Activity: Each line from the one containing "worst max-delay path,0.20,reg_rdata[10],8" through the end of the data must be retyped exactly, and no other line.

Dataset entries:
++++++++++

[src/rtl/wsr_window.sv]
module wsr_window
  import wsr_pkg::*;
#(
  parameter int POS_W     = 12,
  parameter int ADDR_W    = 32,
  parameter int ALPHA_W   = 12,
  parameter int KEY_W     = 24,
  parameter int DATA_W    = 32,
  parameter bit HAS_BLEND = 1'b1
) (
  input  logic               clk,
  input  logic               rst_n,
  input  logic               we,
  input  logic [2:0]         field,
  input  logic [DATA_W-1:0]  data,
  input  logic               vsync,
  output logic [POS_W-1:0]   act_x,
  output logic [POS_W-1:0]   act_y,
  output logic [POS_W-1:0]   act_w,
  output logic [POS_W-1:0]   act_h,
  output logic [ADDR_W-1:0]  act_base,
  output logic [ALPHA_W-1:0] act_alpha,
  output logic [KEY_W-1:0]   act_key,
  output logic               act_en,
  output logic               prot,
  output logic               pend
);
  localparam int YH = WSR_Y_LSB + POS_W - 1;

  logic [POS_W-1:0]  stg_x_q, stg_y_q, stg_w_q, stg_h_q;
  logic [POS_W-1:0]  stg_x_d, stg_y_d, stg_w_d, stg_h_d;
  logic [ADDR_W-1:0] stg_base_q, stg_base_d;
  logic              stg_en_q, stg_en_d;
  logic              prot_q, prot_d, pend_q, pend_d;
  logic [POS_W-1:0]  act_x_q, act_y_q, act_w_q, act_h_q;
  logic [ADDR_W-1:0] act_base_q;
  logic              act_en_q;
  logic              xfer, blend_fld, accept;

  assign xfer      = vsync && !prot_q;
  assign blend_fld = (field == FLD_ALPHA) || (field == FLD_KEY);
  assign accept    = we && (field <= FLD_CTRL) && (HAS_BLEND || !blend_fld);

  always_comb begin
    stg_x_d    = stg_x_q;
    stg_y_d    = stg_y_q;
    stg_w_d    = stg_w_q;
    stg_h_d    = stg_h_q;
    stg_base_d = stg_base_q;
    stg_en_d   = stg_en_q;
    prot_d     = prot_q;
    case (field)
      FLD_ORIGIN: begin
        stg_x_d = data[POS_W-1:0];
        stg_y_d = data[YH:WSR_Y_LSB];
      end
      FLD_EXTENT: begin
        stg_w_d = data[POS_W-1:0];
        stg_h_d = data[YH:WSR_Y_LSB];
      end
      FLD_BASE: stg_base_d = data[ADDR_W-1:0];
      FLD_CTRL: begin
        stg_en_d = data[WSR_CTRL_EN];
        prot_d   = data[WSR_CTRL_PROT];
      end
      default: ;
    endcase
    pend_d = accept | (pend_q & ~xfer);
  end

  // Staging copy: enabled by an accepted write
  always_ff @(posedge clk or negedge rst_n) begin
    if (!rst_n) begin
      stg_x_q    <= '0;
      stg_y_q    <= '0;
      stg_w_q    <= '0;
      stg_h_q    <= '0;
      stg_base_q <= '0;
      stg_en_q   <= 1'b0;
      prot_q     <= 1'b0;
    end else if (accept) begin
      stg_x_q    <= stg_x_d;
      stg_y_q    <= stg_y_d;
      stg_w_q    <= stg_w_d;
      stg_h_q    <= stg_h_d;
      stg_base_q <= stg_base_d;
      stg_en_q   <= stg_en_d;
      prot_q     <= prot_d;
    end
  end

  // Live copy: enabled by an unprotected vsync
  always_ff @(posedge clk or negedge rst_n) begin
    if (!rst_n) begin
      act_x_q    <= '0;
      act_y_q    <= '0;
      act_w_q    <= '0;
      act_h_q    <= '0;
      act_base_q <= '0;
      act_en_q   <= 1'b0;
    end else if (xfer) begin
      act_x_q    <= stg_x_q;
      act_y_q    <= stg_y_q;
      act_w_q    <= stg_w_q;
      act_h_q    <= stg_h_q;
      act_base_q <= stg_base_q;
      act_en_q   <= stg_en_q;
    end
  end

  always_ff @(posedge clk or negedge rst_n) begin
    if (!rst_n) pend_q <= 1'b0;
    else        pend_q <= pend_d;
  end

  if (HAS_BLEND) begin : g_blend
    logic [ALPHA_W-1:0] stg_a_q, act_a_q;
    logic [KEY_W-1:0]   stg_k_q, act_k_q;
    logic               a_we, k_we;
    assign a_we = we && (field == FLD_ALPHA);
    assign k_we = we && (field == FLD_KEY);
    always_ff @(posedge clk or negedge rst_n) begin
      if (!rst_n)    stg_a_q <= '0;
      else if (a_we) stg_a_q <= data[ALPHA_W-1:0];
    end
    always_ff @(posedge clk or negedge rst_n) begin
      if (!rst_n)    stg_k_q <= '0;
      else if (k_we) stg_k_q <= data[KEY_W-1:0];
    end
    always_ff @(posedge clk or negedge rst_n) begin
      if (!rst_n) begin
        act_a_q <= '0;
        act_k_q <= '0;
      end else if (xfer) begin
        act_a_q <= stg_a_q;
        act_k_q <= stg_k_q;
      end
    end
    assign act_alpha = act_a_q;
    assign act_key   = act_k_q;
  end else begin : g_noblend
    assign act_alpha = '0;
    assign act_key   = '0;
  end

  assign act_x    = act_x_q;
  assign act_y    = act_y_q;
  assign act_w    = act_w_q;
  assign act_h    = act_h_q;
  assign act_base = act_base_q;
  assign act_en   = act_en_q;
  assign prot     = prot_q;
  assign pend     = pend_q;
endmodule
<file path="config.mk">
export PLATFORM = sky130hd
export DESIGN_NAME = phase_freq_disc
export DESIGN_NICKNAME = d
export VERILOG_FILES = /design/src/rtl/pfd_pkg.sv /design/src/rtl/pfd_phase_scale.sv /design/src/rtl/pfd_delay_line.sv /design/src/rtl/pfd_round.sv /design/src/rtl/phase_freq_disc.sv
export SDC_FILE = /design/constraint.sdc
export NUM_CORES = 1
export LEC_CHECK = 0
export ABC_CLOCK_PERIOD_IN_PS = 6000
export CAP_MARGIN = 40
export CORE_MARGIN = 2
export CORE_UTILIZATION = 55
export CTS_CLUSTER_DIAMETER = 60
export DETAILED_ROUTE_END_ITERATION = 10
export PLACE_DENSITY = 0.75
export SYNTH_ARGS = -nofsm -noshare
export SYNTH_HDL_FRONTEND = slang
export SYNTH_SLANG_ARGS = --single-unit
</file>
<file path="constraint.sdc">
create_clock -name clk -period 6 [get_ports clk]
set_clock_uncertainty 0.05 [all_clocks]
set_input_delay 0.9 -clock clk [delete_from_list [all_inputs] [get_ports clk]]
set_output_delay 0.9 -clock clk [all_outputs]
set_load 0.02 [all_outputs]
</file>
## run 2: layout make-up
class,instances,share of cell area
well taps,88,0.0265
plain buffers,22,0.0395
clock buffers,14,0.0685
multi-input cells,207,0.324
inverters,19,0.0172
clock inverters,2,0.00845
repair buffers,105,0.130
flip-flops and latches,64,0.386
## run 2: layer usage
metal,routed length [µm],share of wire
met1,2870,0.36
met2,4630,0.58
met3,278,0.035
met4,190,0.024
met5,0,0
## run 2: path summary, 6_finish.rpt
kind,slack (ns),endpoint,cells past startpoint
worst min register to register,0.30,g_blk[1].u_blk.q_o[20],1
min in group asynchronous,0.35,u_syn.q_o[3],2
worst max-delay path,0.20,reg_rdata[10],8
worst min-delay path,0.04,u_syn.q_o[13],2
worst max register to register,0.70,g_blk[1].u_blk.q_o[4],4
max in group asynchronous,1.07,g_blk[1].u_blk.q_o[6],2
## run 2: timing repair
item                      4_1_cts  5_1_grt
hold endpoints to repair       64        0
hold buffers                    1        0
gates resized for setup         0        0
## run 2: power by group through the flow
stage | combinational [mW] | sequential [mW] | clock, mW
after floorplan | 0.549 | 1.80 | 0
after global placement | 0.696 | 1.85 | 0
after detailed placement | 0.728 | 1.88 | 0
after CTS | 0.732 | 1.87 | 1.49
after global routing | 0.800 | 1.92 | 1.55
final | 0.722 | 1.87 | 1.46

++++++++++

Your response:
worst max-delay path,0.20,reg_rdata[10],8
worst min-delay path,0.04,u_syn.q_o[13],2
worst max register to register,0.70,g_blk[1].u_blk.q_o[4],4
max in group asynchronous,1.07,g_blk[1].u_blk.q_o[6],2
## run 2: timing repair
item                      4_1_cts  5_1_grt
hold endpoints to repair       64        0
hold buffers                    1        0
gates resized for setup         0        0
## run 2: power by group through the flow
stage | combinational [mW] | sequential [mW] | clock, mW
after floorplan | 0.549 | 1.80 | 0
after global placement | 0.696 | 1.85 | 0
after detailed placement | 0.728 | 1.88 | 0
after CTS | 0.732 | 1.87 | 1.49
after global routing | 0.800 | 1.92 | 1.55
final | 0.722 | 1.87 | 1.46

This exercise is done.